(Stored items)
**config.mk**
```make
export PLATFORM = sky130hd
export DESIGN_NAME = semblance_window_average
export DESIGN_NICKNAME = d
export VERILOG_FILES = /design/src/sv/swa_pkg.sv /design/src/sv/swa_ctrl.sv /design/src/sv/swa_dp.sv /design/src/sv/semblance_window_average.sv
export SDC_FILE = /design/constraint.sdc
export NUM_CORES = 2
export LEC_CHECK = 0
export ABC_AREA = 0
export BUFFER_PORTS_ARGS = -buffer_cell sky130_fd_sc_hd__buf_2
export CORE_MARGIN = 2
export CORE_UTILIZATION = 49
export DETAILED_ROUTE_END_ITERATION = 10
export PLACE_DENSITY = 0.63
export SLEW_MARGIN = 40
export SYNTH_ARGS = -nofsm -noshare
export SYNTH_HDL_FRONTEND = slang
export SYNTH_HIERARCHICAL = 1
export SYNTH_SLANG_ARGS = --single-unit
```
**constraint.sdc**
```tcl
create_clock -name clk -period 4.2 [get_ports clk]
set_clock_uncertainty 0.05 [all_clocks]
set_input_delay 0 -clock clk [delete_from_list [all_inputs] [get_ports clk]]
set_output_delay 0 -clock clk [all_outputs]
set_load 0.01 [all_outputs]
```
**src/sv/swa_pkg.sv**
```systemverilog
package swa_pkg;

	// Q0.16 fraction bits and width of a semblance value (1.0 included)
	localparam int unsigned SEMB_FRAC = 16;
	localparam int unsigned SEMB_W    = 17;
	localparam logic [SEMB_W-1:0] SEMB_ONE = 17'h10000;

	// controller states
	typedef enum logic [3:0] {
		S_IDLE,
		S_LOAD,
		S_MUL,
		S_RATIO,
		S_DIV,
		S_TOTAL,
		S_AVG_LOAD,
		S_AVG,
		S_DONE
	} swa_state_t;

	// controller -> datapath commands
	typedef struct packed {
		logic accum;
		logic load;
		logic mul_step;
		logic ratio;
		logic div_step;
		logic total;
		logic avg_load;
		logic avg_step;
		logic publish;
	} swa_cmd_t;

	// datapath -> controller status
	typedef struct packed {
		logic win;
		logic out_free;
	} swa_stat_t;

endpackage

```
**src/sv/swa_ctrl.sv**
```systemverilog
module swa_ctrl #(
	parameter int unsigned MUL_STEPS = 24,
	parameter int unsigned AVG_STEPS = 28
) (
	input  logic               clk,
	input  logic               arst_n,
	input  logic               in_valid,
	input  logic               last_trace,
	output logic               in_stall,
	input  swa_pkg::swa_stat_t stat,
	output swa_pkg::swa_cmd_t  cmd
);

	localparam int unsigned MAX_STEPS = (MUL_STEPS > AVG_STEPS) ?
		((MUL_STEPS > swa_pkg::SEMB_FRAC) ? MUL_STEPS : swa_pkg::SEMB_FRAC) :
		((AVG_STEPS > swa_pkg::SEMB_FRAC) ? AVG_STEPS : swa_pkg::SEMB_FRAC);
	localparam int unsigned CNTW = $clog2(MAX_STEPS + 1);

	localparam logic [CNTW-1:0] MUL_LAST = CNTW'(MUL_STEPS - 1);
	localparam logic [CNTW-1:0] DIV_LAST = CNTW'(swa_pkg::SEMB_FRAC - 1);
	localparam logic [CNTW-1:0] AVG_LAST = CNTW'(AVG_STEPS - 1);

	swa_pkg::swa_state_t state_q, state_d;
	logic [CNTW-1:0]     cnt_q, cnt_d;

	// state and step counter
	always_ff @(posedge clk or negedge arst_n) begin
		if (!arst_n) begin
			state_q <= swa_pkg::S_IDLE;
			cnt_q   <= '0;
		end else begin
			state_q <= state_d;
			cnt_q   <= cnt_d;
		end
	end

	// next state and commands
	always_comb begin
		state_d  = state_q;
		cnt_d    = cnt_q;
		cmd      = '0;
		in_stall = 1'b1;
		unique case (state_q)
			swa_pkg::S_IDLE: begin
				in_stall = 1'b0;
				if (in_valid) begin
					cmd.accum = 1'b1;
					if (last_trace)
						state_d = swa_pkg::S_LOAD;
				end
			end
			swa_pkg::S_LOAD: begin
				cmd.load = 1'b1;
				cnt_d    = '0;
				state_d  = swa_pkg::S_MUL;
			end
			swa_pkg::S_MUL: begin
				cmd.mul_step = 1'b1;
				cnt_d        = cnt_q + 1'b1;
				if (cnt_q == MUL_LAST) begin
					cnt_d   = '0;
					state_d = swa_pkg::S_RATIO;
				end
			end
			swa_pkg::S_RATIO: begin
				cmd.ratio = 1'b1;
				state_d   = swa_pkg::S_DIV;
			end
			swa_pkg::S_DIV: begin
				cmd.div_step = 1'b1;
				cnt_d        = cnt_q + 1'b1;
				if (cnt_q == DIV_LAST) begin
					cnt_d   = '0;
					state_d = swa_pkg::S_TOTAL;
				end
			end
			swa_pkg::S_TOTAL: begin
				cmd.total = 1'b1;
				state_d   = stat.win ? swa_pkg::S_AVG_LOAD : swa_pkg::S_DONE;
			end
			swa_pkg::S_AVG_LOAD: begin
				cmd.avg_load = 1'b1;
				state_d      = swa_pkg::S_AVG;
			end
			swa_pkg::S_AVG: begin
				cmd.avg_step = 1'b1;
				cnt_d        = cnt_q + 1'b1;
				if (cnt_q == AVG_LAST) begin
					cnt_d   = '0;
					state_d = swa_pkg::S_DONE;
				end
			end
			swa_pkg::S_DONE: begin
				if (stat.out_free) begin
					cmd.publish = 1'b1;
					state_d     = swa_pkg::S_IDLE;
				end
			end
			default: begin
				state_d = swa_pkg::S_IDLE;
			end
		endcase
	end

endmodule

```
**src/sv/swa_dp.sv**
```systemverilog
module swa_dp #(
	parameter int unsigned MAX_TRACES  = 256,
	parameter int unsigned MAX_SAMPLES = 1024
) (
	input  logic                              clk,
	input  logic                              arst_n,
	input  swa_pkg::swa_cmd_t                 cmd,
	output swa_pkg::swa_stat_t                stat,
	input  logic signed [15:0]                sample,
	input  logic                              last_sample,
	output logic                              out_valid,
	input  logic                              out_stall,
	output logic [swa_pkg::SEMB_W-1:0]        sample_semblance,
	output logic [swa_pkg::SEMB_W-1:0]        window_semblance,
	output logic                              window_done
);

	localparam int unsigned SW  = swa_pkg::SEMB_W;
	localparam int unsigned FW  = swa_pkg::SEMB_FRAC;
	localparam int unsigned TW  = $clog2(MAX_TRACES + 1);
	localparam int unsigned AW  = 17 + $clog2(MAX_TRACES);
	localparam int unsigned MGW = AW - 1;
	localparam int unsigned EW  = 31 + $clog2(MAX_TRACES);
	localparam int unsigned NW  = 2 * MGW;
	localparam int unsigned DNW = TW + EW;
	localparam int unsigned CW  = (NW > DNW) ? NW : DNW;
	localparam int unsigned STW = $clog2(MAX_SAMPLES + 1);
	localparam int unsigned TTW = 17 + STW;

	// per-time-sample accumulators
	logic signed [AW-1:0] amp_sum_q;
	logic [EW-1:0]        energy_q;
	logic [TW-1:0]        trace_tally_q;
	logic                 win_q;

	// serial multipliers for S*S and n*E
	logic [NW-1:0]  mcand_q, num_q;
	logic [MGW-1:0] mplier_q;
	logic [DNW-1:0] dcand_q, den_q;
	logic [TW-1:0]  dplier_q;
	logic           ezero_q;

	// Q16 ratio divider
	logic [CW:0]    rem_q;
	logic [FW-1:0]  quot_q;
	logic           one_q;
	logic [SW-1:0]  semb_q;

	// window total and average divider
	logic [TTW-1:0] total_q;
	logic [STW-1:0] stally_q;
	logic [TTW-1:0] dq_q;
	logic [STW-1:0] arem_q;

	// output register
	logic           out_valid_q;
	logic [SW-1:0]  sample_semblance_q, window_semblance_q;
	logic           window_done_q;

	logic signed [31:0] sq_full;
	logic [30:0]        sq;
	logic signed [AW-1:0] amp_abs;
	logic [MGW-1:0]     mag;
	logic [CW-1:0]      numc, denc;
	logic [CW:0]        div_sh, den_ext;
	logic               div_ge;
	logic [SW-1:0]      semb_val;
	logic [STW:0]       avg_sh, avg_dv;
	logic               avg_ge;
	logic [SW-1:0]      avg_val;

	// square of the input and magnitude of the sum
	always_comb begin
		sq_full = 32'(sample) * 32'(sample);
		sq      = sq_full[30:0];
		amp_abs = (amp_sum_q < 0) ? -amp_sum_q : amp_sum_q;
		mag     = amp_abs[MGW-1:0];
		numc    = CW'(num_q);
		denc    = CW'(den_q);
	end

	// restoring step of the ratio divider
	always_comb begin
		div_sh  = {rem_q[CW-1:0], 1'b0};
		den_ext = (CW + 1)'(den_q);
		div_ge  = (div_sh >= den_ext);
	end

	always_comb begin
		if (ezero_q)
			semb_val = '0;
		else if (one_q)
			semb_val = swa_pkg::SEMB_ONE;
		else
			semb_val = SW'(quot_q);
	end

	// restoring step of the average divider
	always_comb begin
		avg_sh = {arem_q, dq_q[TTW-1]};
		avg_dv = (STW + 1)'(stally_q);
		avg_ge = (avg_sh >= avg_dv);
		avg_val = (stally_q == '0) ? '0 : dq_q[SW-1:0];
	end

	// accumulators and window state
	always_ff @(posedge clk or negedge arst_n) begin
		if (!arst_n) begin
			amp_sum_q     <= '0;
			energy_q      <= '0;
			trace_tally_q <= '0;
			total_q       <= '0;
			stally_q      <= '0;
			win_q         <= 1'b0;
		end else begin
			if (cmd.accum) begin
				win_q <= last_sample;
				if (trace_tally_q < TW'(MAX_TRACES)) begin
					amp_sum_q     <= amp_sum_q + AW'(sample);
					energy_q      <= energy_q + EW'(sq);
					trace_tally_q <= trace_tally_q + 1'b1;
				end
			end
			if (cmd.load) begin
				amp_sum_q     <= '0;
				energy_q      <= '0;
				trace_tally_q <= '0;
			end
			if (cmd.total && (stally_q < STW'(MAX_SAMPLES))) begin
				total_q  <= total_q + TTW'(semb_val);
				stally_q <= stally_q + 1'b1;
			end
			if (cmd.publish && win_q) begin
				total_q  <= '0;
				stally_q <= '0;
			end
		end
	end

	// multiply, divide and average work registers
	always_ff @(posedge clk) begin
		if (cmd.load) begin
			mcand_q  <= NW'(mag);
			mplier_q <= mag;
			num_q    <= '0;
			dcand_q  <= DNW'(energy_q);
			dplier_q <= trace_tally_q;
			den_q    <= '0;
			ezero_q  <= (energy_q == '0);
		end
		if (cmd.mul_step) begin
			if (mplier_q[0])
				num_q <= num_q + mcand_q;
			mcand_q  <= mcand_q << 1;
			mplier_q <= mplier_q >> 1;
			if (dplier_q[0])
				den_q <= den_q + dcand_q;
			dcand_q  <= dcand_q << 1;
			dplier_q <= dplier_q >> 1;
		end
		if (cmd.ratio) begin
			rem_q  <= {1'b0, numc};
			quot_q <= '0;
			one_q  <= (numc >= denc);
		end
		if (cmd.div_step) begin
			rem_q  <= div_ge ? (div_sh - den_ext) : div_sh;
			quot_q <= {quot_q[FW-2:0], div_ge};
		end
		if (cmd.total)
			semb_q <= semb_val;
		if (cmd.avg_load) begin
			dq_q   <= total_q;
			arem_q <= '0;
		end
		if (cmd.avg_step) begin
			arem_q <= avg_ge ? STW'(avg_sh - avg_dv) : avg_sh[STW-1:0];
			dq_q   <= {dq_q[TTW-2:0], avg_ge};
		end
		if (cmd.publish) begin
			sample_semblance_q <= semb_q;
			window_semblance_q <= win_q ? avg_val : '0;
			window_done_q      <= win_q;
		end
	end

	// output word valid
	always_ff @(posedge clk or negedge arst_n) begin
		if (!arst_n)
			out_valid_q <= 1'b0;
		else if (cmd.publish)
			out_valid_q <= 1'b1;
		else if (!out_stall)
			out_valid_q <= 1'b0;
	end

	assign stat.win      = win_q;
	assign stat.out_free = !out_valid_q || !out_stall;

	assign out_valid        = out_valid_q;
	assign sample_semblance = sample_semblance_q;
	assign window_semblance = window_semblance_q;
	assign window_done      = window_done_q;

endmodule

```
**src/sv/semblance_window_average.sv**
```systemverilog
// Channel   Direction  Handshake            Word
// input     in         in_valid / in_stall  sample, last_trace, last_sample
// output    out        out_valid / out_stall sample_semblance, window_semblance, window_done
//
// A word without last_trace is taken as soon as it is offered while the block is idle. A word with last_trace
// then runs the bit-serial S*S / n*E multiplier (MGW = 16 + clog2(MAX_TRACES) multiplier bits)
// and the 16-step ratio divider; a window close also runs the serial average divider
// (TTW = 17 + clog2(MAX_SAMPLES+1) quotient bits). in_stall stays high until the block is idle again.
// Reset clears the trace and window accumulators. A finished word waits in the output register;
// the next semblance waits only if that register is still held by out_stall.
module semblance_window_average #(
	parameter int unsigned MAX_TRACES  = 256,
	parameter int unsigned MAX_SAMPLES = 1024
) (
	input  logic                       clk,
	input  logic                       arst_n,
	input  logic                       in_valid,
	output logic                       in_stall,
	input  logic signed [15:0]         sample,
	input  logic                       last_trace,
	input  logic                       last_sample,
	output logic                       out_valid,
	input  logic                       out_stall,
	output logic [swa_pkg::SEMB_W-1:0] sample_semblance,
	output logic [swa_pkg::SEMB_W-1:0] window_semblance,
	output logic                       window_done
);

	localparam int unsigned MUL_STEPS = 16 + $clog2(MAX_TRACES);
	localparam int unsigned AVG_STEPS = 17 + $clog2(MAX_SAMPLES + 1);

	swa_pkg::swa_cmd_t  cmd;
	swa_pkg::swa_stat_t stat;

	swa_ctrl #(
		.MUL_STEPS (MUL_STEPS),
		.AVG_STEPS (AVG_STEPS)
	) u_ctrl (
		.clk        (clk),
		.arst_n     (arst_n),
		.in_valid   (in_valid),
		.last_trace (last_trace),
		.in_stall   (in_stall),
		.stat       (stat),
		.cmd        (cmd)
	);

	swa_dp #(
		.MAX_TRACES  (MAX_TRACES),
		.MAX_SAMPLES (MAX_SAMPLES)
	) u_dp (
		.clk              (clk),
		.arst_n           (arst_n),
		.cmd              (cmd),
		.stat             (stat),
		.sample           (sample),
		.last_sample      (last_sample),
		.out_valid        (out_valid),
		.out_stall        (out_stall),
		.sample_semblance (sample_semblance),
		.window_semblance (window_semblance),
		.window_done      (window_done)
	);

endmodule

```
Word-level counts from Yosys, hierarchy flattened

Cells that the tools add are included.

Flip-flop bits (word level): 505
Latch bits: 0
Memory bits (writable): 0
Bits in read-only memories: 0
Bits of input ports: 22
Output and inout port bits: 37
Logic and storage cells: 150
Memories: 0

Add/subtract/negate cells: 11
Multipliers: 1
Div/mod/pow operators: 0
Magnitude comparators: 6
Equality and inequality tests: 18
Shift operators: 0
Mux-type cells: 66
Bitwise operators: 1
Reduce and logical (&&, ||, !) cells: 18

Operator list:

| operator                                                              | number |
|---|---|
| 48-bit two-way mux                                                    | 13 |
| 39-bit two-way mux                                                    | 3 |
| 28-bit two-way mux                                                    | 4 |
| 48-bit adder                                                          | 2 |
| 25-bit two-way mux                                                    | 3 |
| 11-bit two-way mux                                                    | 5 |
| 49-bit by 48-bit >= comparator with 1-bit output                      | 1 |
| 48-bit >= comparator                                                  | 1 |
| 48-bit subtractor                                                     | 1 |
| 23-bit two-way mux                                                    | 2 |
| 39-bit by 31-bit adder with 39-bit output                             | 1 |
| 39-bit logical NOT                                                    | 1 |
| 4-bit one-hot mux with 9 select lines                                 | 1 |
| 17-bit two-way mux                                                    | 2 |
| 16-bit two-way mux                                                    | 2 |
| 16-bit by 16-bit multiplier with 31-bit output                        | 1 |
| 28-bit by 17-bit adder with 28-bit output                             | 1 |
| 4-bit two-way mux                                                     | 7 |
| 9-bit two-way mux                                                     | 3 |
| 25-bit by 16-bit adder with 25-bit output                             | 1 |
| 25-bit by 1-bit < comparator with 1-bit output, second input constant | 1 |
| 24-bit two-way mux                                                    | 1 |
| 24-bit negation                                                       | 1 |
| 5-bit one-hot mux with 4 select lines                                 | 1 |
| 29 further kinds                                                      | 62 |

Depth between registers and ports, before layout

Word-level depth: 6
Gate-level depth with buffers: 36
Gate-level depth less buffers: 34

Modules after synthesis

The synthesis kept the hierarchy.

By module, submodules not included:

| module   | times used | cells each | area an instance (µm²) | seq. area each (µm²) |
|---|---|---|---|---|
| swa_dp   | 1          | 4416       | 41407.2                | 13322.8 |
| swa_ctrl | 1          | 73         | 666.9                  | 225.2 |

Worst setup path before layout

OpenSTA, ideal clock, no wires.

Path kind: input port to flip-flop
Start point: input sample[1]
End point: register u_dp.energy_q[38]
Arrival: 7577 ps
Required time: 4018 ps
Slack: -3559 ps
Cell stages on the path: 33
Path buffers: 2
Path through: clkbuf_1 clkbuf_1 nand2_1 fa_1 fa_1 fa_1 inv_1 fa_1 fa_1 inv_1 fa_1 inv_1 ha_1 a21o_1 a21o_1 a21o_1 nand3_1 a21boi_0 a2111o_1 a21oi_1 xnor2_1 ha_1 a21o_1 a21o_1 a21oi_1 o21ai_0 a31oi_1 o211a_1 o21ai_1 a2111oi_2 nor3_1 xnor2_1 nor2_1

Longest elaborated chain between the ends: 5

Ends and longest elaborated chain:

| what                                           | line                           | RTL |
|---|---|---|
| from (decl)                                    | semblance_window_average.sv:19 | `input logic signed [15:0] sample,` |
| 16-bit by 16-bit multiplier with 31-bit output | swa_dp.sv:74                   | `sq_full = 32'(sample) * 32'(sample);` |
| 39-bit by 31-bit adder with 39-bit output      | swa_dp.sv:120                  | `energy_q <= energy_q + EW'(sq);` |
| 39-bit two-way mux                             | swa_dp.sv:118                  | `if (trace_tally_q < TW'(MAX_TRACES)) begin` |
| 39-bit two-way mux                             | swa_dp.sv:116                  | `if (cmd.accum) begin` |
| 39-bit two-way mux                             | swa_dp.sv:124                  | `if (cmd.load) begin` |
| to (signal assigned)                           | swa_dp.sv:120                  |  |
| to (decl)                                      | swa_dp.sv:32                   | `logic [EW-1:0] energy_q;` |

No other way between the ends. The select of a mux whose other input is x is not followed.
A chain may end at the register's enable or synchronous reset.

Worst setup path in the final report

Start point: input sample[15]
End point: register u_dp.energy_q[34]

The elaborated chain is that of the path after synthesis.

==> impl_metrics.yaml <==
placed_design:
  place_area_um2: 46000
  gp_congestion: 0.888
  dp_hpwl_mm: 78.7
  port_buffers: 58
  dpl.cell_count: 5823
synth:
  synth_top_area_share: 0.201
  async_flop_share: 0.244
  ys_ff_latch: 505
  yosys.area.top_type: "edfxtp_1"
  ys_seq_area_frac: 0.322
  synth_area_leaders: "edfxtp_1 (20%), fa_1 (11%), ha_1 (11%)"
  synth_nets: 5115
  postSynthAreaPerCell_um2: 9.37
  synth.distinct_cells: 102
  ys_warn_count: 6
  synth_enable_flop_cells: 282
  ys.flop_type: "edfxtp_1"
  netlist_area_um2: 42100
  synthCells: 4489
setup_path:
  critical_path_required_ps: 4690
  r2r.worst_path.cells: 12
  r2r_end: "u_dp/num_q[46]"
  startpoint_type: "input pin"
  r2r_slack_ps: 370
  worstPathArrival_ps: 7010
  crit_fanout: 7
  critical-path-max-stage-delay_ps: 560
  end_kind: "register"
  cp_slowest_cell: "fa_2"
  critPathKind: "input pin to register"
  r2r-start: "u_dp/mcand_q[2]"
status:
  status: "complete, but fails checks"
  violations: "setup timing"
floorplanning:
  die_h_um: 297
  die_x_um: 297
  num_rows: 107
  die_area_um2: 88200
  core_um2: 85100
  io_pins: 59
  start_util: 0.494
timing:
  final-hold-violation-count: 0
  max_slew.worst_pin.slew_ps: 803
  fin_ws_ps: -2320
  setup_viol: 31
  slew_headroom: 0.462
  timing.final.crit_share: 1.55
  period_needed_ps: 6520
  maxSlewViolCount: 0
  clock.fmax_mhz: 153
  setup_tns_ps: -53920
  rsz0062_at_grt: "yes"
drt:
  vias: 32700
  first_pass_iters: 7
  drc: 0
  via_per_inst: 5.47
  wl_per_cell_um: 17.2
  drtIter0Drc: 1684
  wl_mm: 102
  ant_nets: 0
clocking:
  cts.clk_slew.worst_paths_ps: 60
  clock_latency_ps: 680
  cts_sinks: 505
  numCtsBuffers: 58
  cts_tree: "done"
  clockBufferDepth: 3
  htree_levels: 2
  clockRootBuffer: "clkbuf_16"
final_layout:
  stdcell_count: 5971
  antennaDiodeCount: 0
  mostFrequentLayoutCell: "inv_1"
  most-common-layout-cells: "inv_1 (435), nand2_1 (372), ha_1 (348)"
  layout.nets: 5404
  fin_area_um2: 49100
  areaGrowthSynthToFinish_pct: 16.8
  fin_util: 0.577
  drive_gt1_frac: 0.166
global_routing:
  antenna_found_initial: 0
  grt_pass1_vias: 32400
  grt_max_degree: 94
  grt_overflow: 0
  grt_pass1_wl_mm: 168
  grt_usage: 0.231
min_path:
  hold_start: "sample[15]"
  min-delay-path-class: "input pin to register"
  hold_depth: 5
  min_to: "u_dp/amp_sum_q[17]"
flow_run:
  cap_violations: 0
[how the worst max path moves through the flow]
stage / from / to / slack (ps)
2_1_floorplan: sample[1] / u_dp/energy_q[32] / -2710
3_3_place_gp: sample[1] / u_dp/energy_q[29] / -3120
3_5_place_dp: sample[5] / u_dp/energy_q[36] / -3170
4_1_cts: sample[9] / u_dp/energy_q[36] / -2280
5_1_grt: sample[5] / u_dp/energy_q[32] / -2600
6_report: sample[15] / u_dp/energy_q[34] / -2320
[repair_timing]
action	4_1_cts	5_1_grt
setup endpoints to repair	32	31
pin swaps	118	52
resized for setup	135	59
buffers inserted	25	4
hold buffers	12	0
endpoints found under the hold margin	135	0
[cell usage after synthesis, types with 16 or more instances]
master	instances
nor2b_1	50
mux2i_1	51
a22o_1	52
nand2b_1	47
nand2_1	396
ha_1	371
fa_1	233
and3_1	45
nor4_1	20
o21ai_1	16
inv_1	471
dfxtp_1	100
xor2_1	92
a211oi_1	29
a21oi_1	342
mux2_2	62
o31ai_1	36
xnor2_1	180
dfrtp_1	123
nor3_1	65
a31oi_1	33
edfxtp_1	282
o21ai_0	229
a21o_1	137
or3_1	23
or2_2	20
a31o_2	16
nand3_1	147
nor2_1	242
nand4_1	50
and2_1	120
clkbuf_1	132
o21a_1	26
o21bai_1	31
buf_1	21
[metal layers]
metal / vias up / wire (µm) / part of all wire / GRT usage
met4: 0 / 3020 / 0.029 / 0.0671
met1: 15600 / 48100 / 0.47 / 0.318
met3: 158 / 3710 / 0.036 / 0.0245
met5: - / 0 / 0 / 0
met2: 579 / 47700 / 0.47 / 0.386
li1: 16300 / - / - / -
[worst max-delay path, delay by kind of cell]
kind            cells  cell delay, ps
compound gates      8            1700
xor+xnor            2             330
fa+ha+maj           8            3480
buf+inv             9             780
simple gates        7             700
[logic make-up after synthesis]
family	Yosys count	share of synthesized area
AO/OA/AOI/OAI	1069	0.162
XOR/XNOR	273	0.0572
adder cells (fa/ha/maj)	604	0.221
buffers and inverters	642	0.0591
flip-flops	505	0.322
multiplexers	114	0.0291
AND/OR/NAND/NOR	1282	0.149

HOW TO COMPLETE THIS TASK:
A lone number is the expected answer: the count of lines in these entries holding the string "included".

ANSWER AREA:
3